GaussFly: Contrastive Reinforcement Learning for Visuomotor Policies in 3D Gaussian Fields
This work addresses the sim-to-real gap problem for autonomous aerial vehicles, offering a robust solution for real-world deployment, though it is incremental as it builds on existing methods like 3DGS and contrastive learning.
The paper tackles the challenge of learning visuomotor policies for autonomous aerial vehicles using monocular vision, which suffers from low sample efficiency and sim-to-real gaps, by proposing GaussFly, a framework that decouples representation learning from policy optimization using 3D Gaussian Splatting and contrastive learning, achieving superior sample efficiency and enabling zero-shot transfer to unseen real-world environments.

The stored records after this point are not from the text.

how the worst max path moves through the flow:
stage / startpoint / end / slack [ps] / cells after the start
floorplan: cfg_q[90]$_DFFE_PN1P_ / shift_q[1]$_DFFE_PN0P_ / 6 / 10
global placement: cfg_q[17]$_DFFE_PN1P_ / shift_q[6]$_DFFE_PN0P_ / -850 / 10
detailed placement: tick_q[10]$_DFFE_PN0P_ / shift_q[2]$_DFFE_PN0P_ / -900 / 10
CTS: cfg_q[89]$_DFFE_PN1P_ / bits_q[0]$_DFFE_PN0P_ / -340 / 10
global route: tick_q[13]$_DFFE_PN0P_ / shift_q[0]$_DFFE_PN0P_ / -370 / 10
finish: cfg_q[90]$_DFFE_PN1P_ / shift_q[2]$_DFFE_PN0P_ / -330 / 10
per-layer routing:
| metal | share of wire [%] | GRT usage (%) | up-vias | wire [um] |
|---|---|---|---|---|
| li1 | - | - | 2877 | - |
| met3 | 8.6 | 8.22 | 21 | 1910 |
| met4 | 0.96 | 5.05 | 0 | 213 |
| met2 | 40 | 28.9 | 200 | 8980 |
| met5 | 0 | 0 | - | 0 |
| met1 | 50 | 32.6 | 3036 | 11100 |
### config.mk
export PLATFORM = sky130hd
export DESIGN_NAME = go_back_n_receiver_engine
export DESIGN_NICKNAME = d
export VERILOG_FILES = /design/src/rtl/gbnr_pkg.sv /design/src/rtl/gbnr_core.sv /design/src/rtl/go_back_n_receiver_engine.sv
export SDC_FILE = /design/constraint.sdc
export NUM_CORES = 1
export LEC_CHECK = 0
export BUFFER_PORTS_ARGS = -buffer_cell sky130_fd_sc_hd__buf_2
export CAP_MARGIN = 25
export CORE_MARGIN = 2
export CORE_UTILIZATION = 50
export CTS_BUF_LIST = sky130_fd_sc_hd__clkbuf_4 sky130_fd_sc_hd__clkbuf_8
export CTS_CLUSTER_DIAMETER = 150
export DETAILED_ROUTE_END_ITERATION = 6
export GPL_ROUTABILITY_DRIVEN = 0
export MAX_ROUTING_LAYER = met4
export PLACE_DENSITY_LB_ADDON = 0.08
export SYNTH_ARGS = -nofsm -noshare
export SYNTH_HDL_FRONTEND = slang
export SYNTH_SLANG_ARGS = --single-unit
### constraint.sdc
create_clock -name aclk -period 2.97 [get_ports aclk]
set_clock_uncertainty 0.05 [all_clocks]
set_input_delay 0.594 -clock aclk [delete_from_list [all_inputs] [get_ports aclk]]
set_output_delay 0.594 -clock aclk [all_outputs]
set_load 0.005 [all_outputs]
### src/rtl/gbnr_pkg.sv
// Package for the Go-Back-N receiver engine.
// Holds packet type codes, link state codes and the reply struct.
// Used by gbnr_core and go_back_n_receiver_engine.
`default_nettype none

package gbnr_pkg;

    // Packet type codes, shared by received headers and replies.
    typedef enum logic [2:0] {
        PKT_SYN    = 3'd0,
        PKT_SYNACK = 3'd1,
        PKT_ACK    = 3'd2,
        PKT_FIN    = 3'd3,
        PKT_FINACK = 3'd4,
        PKT_DATA   = 3'd5
    } pkt_type_t;

    // Connection states.
    typedef enum logic [2:0] {
        LS_LISTEN     = 3'd0,
        LS_WAIT_ACK   = 3'd1,
        LS_ESTAB      = 3'd2,
        LS_WAIT_FINAL = 3'd3,
        LS_CLOSED     = 3'd4
    } link_state_t;

    // Field widths of the stream items.
    localparam int unsigned TYPE_W    = 3;
    localparam int unsigned PSEQ_W    = 16;
    localparam int unsigned TICK_W    = 8;
    localparam int unsigned S_TDATA_W = 24;
    localparam int unsigned M_TDATA_W = 24;

    // Reset value of the timeout register.
    localparam logic [TICK_W-1:0] TIMEOUT_RESET = 8'd5;

    // Control part of one result item (the sequence number travels apart).
    typedef struct packed {
        logic        send_valid;
        logic [2:0]  send_type;
        logic        deliver;
        link_state_t link_state;
    } reply_t;

endpackage

`default_nettype wire

### src/rtl/gbnr_core.sv
// Step logic of the Go-Back-N receiver: next connection state and reply.
// Purely combinational; the state registers live in the top level.
// Depends on gbnr_pkg.
`default_nettype none

module gbnr_core #(
    parameter int unsigned SEQ_BITS = 16
) (
    input  wire logic                         tick,
    input  wire logic [2:0]                   pkt_type,
    input  wire logic [SEQ_BITS-1:0]          pkt_seq,
    input  wire logic                         checksum_ok,
    input  wire logic [gbnr_pkg::TICK_W-1:0]  timeout_ticks,
    input  wire gbnr_pkg::link_state_t        state_cur,
    input  wire logic [gbnr_pkg::TICK_W-1:0]  tick_cur,
    input  wire logic [SEQ_BITS-1:0]          reply_seq_cur,
    input  wire logic [SEQ_BITS-1:0]          expected_cur,
    output gbnr_pkg::link_state_t             state_next,
    output logic [gbnr_pkg::TICK_W-1:0]       tick_next,
    output logic [SEQ_BITS-1:0]               reply_seq_next,
    output logic [SEQ_BITS-1:0]               expected_next,
    output gbnr_pkg::reply_t                  reply,
    output logic [SEQ_BITS-1:0]               send_seq
);

    logic                           pkt;
    logic [gbnr_pkg::TICK_W:0]      tick_inc;
    logic                           expired;
    logic [SEQ_BITS-1:0]            seq_plus;
    logic [SEQ_BITS-1:0]            exp_plus;
    logic                           in_order;
    logic                           valid_ack;

    // Shared decode of the item.
    assign pkt       = !tick;
    assign tick_inc  = {1'b0, tick_cur} + (gbnr_pkg::TICK_W + 1)'(1);
    assign expired   = tick_inc >= {1'b0, timeout_ticks};
    assign seq_plus  = pkt_seq + SEQ_BITS'(1);
    assign exp_plus  = expected_cur + SEQ_BITS'(1);
    assign in_order  = pkt_seq == expected_cur;
    assign valid_ack = pkt && checksum_ok && (pkt_type == gbnr_pkg::PKT_ACK);

    // Next state of the connection and its counters.
    always_comb begin
        state_next     = state_cur;
        tick_next      = tick_cur;
        reply_seq_next = reply_seq_cur;
        expected_next  = expected_cur;
        unique case (state_cur)
            gbnr_pkg::LS_LISTEN: begin
                if (pkt && checksum_ok && pkt_type == gbnr_pkg::PKT_SYN) begin
                    reply_seq_next = seq_plus;
                    tick_next      = '0;
                    state_next     = gbnr_pkg::LS_WAIT_ACK;
                end
            end
            gbnr_pkg::LS_WAIT_ACK, gbnr_pkg::LS_WAIT_FINAL: begin
                if (tick) begin
                    tick_next = expired ? '0 : tick_inc[gbnr_pkg::TICK_W-1:0];
                end else begin
                    tick_next = '0;
                    if (valid_ack) begin
                        state_next = (state_cur == gbnr_pkg::LS_WAIT_ACK) ?
                                     gbnr_pkg::LS_ESTAB : gbnr_pkg::LS_CLOSED;
                    end
                end
            end
            gbnr_pkg::LS_ESTAB: begin
                if (pkt && checksum_ok) begin
                    if (pkt_type == gbnr_pkg::PKT_FIN) begin
                        reply_seq_next = seq_plus;
                        tick_next      = '0;
                        state_next     = gbnr_pkg::LS_WAIT_FINAL;
                    end else if (pkt_type == gbnr_pkg::PKT_DATA && in_order) begin
                        expected_next = exp_plus;
                    end
                end
            end
            default: begin
                state_next = gbnr_pkg::LS_CLOSED;
            end
        endcase
    end

    // Reply fields of the result item.
    always_comb begin
        reply.send_valid = 1'b0;
        reply.send_type  = '0;
        reply.deliver    = 1'b0;
        reply.link_state = state_next;
        send_seq         = '0;
        unique case (state_cur)
            gbnr_pkg::LS_LISTEN: begin
                if (pkt && checksum_ok && pkt_type == gbnr_pkg::PKT_SYN) begin
                    reply.send_valid = 1'b1;
                    reply.send_type  = gbnr_pkg::PKT_SYNACK;
                    send_seq         = seq_plus;
                end
            end
            gbnr_pkg::LS_WAIT_ACK, gbnr_pkg::LS_WAIT_FINAL: begin
                // Resend on timeout or on any packet but a valid ACK.
                if ((tick && expired) || (pkt && !valid_ack)) begin
                    reply.send_valid = 1'b1;
                    reply.send_type  = (state_cur == gbnr_pkg::LS_WAIT_ACK) ?
                                       gbnr_pkg::PKT_SYNACK : gbnr_pkg::PKT_FINACK;
                    send_seq         = reply_seq_cur;
                end
            end
            gbnr_pkg::LS_ESTAB: begin
                if (pkt && checksum_ok) begin
                    if (pkt_type == gbnr_pkg::PKT_FIN) begin
                        reply.send_valid = 1'b1;
                        reply.send_type  = gbnr_pkg::PKT_FINACK;
                        send_seq         = seq_plus;
                    end else if (pkt_type == gbnr_pkg::PKT_DATA) begin
                        // Acknowledge with the number still expected after this item.
                        reply.send_valid = 1'b1;
                        reply.send_type  = gbnr_pkg::PKT_ACK;
                        reply.deliver    = in_order;
                        send_seq         = in_order ? exp_plus : expected_cur;
                    end
                end
            end
            default: begin
                reply.send_valid = 1'b0;
            end
        endcase
    end

endmodule

`default_nettype wire

### src/rtl/go_back_n_receiver_engine.sv
// Top level of the Go-Back-N receiver engine: input register, state and result register.
// Instantiates gbnr_core; depends on gbnr_pkg.
`default_nettype none

// The engine takes one item per cycle: a received packet header or a timer tick
// (s_tuser high). Each item yields exactly one result item once it is accepted: it
// sits in the input register, then the step logic updates the
// connection state and loads the result register. Back-to-back items see the
// state left by the one before them. s_tready stays high while the result register
// can drain, so full rate holds as long as m_tready is high. Sequence numbers are
// SEQ_BITS wide inside and wrap at 2^SEQ_BITS; the 16-bit header number is reduced
// to that width and the reply number is cut to 16 bits. Write timeout_ticks only
// while no item is in flight.
module go_back_n_receiver_engine #(
    parameter int unsigned SEQ_BITS = 16
) (
    input  wire logic        aclk,
    input  wire logic        aresetn,
    // Timeout register.
    input  wire logic        cfg_wr_en,
    input  wire logic [7:0]  cfg_wr_data,
    // Input items.
    input  wire logic        s_tvalid,
    output logic             s_tready,
    // [2:0] pkt_type, [18:3] pkt_seq, [19] checksum_ok, [23:20] zero
    input  wire logic [23:0] s_tdata,
    // [0] cmd
    input  wire logic        s_tuser,
    // Result items.
    output logic             m_tvalid,
    input  wire logic        m_tready,
    // [0] send_valid, [3:1] send_type, [19:4] send_seq, [20] deliver, [23:21] link_state
    output logic [23:0]      m_tdata
);

    localparam int unsigned PSEQ_W = gbnr_pkg::PSEQ_W;

    // Input register.
    logic                        in_valid_reg;
    logic                        in_tick_reg;
    logic [2:0]                  in_type_reg;
    logic [PSEQ_W-1:0]           in_seq_reg;
    logic                        in_ok_reg;

    // Connection state.
    gbnr_pkg::link_state_t       state_reg;
    gbnr_pkg::link_state_t       state_next;
    logic [gbnr_pkg::TICK_W-1:0] tick_reg;
    logic [gbnr_pkg::TICK_W-1:0] tick_next;
    logic [SEQ_BITS-1:0]         reply_seq_reg;
    logic [SEQ_BITS-1:0]         reply_seq_next;
    logic [SEQ_BITS-1:0]         expected_reg;
    logic [SEQ_BITS-1:0]         expected_next;
    logic [gbnr_pkg::TICK_W-1:0] timeout_reg;

    // Result register.
    logic                        out_valid_reg;
    logic [23:0]                 out_data_reg;

    logic                        out_free;
    logic                        step;
    logic [SEQ_BITS-1:0]         seq_in;
    logic [SEQ_BITS-1:0]         send_seq;
    logic [PSEQ_W-1:0]           send_seq16;
    gbnr_pkg::reply_t            reply;

    // Handshake: the result register drains or is empty.
    assign out_free = !out_valid_reg || m_tready;
    assign step     = in_valid_reg && out_free;
    assign s_tready = !in_valid_reg || out_free;
    assign m_tvalid = out_valid_reg;
    assign m_tdata  = out_data_reg;

    // Resize the header number to the internal width and the reply number back.
    always_comb begin
        seq_in     = '0;
        send_seq16 = '0;
        for (int i = 0; i < SEQ_BITS && i < PSEQ_W; i++) begin
            seq_in[i]     = in_seq_reg[i];
            send_seq16[i] = send_seq[i];
        end
    end

    gbnr_core #(
        .SEQ_BITS (SEQ_BITS)
    ) u_core (
        .tick           (in_tick_reg),
        .pkt_type       (in_type_reg),
        .pkt_seq        (seq_in),
        .checksum_ok    (in_ok_reg),
        .timeout_ticks  (timeout_reg),
        .state_cur      (state_reg),
        .tick_cur       (tick_reg),
        .reply_seq_cur  (reply_seq_reg),
        .expected_cur   (expected_reg),
        .state_next     (state_next),
        .tick_next      (tick_next),
        .reply_seq_next (reply_seq_next),
        .expected_next  (expected_next),
        .reply          (reply),
        .send_seq       (send_seq)
    );

    // Input register loads whenever it is empty or its item moves on.
    always_ff @(posedge aclk) begin
        if (!aresetn) begin
            in_valid_reg <= 1'b0;
        end else if (s_tready) begin
            in_valid_reg <= s_tvalid;
        end
        if (s_tready && s_tvalid) begin
            in_tick_reg <= s_tuser;
            in_type_reg <= s_tdata[2:0];
            in_seq_reg  <= s_tdata[18:3];
            in_ok_reg   <= s_tdata[19];
        end
    end

    // Connection state and timeout register.
    always_ff @(posedge aclk) begin
        if (!aresetn) begin
            state_reg     <= gbnr_pkg::LS_LISTEN;
            tick_reg      <= '0;
            reply_seq_reg <= '0;
            expected_reg  <= '0;
            timeout_reg   <= gbnr_pkg::TIMEOUT_RESET;
        end else begin
            if (step) begin
                state_reg     <= state_next;
                tick_reg      <= tick_next;
                reply_seq_reg <= reply_seq_next;
                expected_reg  <= expected_next;
            end
            if (cfg_wr_en) begin
                timeout_reg <= cfg_wr_data;
            end
        end
    end

    // Result register.
    always_ff @(posedge aclk) begin
        if (!aresetn) begin
            out_valid_reg <= 1'b0;
        end else if (out_free) begin
            out_valid_reg <= in_valid_reg;
        end
        if (step) begin
            out_data_reg <= {reply.link_state, reply.deliver, send_seq16,
                             reply.send_type, reply.send_valid};
        end
    end

endmodule

`default_nettype wire

==> qor.txt <==
Vias/cell = 5.388
CTS tree = built
Slew Limit Fails = 0
Fin cells = 677
Post-Route WL = 10.36 mm
Die footprint = 10,740 um^2
Clk sinks = 98
Worst-Skew Late Latency = 0.38 ns
Total Power = 2.454 mW
Final Setup Violations = 0
Area of the mapped netlist = 4962 um^2
Switching power = 568.9 uW
Kind of critical path = flop to flop
Synth unique cells = 50
Yosys top cell by area = edfxtp_1
Fin. Hold Viols = 0
FILL cells = 833
Max incr delay on CP = 0.37 ns
Logic pwr share = 6.4%
Worst hold path type = primary input to flop
Inserted Clock Buffers = 9
Syn nets = 533
H-tree depth = 3
Initial antenna violation count = 0
NumNets Final = 588
Max_cap viols = 0
Core box area = 9684 um^2
Crit path top cell by count = buf_12
Req. time, crit path = 3.00 ns
Top FF cell, synth = dfxtp_1
#FFs+latches synth = 98
Clock network power share = 33.2%
Syn_area_per_cell = 10.25 um^2
Root buffer cell = clkbuf_8
Leak pwr = 2.066 nW
Final Hold Slack = 0.3349 ns
First-pass GRT wire length = 17.55 mm
Ys async rst share = 0%
Drt pass-1 iters = 5
Placed Instances = 657
Ratio of cells with drive above 1 in the final layout = 23.35%
Reg power frac = 60.3%
Top-area cell type share of the netlist area = 27.23%
Starting Density = 51.24%
Setup crit start kind = flop
Largest register FFs = 24
Syn-to-layout area delta = 13.11%
Setup crit end kind = flop
Reg clk slew, reported paths = 0.09 ns
Remaining antenna violation count = 0
DPL Wire Length = 7.408 mm
Die Wd = 103.6 um
Worst rel slew slack = 57.49%
DIE HEIGHT = 103.6 um
Seq/Total Area, Yosys = 48.61%
Net Sw Frac = 23.19%
Max VDD drop = 0.2168 mV
Slew @ Worst Pin = 0.6318 ns
Most frequent cells after synthesis = nor2_1 (65), dfxtp_1 (53), edfxtp_1 (45)
Max clock buf depth = 2
Grt ovf = 0
Fmax = 0.3543 GHz
Number of I/O pins = 64
Number of synthesized flops with an enable pin = 45
Final WS setup = 0.1478 ns
Clock period minus worst slack = 2.822 ns
Tcrit/Tclk final = 95.02%
Critical-path cell list = ha_2 > nand3_1 > xnor2_2 > ha_1 > a21oi_1 > o21ai_0 > buf_4 > a221oi_4 > buf_12 > nor4b_4 > buf_12 > nand2_1 > o221ai_1
Post-route design area = 5613 um^2
Wire length per cell = 15.30 um
Synth Instances = 484
Total track usage = 20.90%
Via count = 3,648
Dpl ws = 0.007452 ns
Status = completed
Placed cell areas = 5345 um^2
Synth top area cells = edfxtp_1 (27%), dfxtp_1 (21%), xnor2_1 (6.5%), xor2_1 (5.1%), nor2_1 (4.9%)
CP arrival = 2.86 ns
Hold_buf cts = 0
Initial DRC Count = 158
# DRC = 0
Worst-path maximum fanout = 17
Rows = 36
Vias in the first global route = 3,505
Most frequent cell after synthesis = nor2_1
P per Cell Area = 437.1 nW/um^2
Slowest CP cell = dfxtp_2
Largest net degree at the start of global routing = 44
Synthesis Warnings = 0
# diodes = 0
Internal power = 1.885 mW
PortBufs = 59
cell type report:
class / instances / area, um^2 / area share [%]
Clock buffer: 14 / 167.7 / 2.987
Sequential cell: 98 / 2416 / 43.05
Tap cell: 133 / 166.4 / 2.965
Multi-Input combinational cell: 338 / 2333 / 41.57
Inverter: 16 / 60.06 / 1.070
Clock inverter: 2 / 13.76 / 0.2452
Timing Repair Buffer: 76 / 455.4 / 8.114
stage by stage:
stage	TNS, ns	utilization (%)
finish	0	57.96
global route	-0.2466	57.96
detailed placement	0	55.19
global placement	0	55.19
CTS	0	57.35
floorplan	0	-
kinds of logic after synthesis:
group	synth area share, %
adder cells (fa/ha/maj)	2.774
XOR/XNOR	11.65
AND/OR/NAND/NOR	20.05
multiplexers	2.421
buffers and inverters	4.816
AO/OA/AOI/OAI	9.683
flip-flops	48.61
worst max-delay path, delay by kind of cell, from the launching register on:
family / cells / cell delay, ns
AOI/OAI and AO/OA: 4 / 0.64
and+or+nand+nor: 3 / 0.26
xor gates and xnor gates: 1 / 0.22
DFF: 1 / 0.37
buffers and inverters: 3 / 0.48
adders and majority gates: 2 / 0.50
path summary, 6_finish.rpt:
kind / from / to / slack [ns] / cells past startpoint
setup reg to reg: tick_reg[1]$_SDFFE_PN0P_ / m_tdata[19]$_DFFE_PP_ / 0.15 / 13
setup / recovery: tick_reg[1]$_SDFFE_PN0P_ / m_tdata[19]$_DFFE_PP_ / 0.15 / 13
hold reg to reg: timeout_reg[3]$_SDFFE_PN0P_ / timeout_reg[3]$_SDFFE_PN0P_ / 0.45 / 2
hold / removal: s_tdata[5] / in_seq_reg[2]$_DFFE_PP_ / 0.33 / 1
layer usage:
layer	GRT usage (%)	routed length [um]
met1	28.69	4925
met2	31.74	4776
met3	2.454	447
met4	8.398	210
met5	-	0
cell usage in the layout, fill, tap and decap left out, types with 2 or more instances in the layout:
cell type   n
buf_12      2
clkbuf_8   10
clkbuf_4    4
nor2_1     64
nor2_2      2
inv_1      14
nor2b_1     4
a32oi_1     2
and3_1      7
mux2i_1    12
nand3_1    21
nand2_1    43
o21ai_0     6
and2_1      2
xnor2_2     2
dfxtp_2     3
nor4_2      7
nor3b_1     2
and2_0      2
a21oi_1     8
xnor2_1    35
dfxtp_1    50
buf_2      59
nor3_2      9
xor2_1     29
a211oi_1   15
a32o_1      5
buf_4      14
o221ai_1   16
ha_1       10
nor3_1      8
nand4_1     6
edfxtp_1   45
nand4_2     2
power groups by stage:
stage | Sequential, mW | Combinational (mW) | Clock [mW]
after CTS | 1.48 | 0.154 | 0.828
after global placement | 1.51 | 0.149 | 0
after floorplan | 1.50 | 0.0933 | 0
after detailed placement | 1.51 | 0.153 | 0
final | 1.48 | 0.158 | 0.815
after global routing | 1.48 | 0.179 | 0.884
repair_timing:
item                                    4_1_cts  5_1_grt
endpoints found under the hold margin         0        0
buffers inserted                              2        1
pin swaps                                     1        1
endpoints found under the setup margin       16       18
resized for setup                             0        7
gates cloned                                  0        0
No activity file was read; power rests on OpenSTA's default activity.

Learning visuomotor policies for Autonomous Aerial Vehicles (AAVs) relying solely on monocular vision is an attractive yet highly challenging paradigm. Existing end-to-end learning approaches directly map high-dimensional RGB observations to action commands, which frequently suffer from low sample efficiency and severe sim-to-real gaps due to the visual discrepancy between simulation and physical domains. To address these long-standing challenges, we propose GaussFly, a novel framework that explicitly decouples representation learning from policy optimization through a cohesive real-to-sim-to-real paradigm. First, to achieve a high-fidelity real-to-sim transition, we reconstruct training scenes using 3D Gaussian Splatting (3DGS) augmented with explicit geometric constraints. Second, to ensure robust sim-to-real transfer, we leverage these photorealistic simulated environments and employ contrastive representation learning to extract compact, noise-resilient latent features from the rendered RGB images. By utilizing this pre-trained encoder to provide low-dimensional feature inputs, the computational burden on the visuomotor policy is significantly reduced while its resistance against visual noise is inherently enhanced. Extensive experiments in simulated and real-world environments demonstrate that GaussFly achieves superior sample efficiency and asymptotic performance compared to baselines. Crucially, it enables robust and zero-shot policy transfer to unseen real-world environments with complex textures, effectively bridging the sim-to-real gap.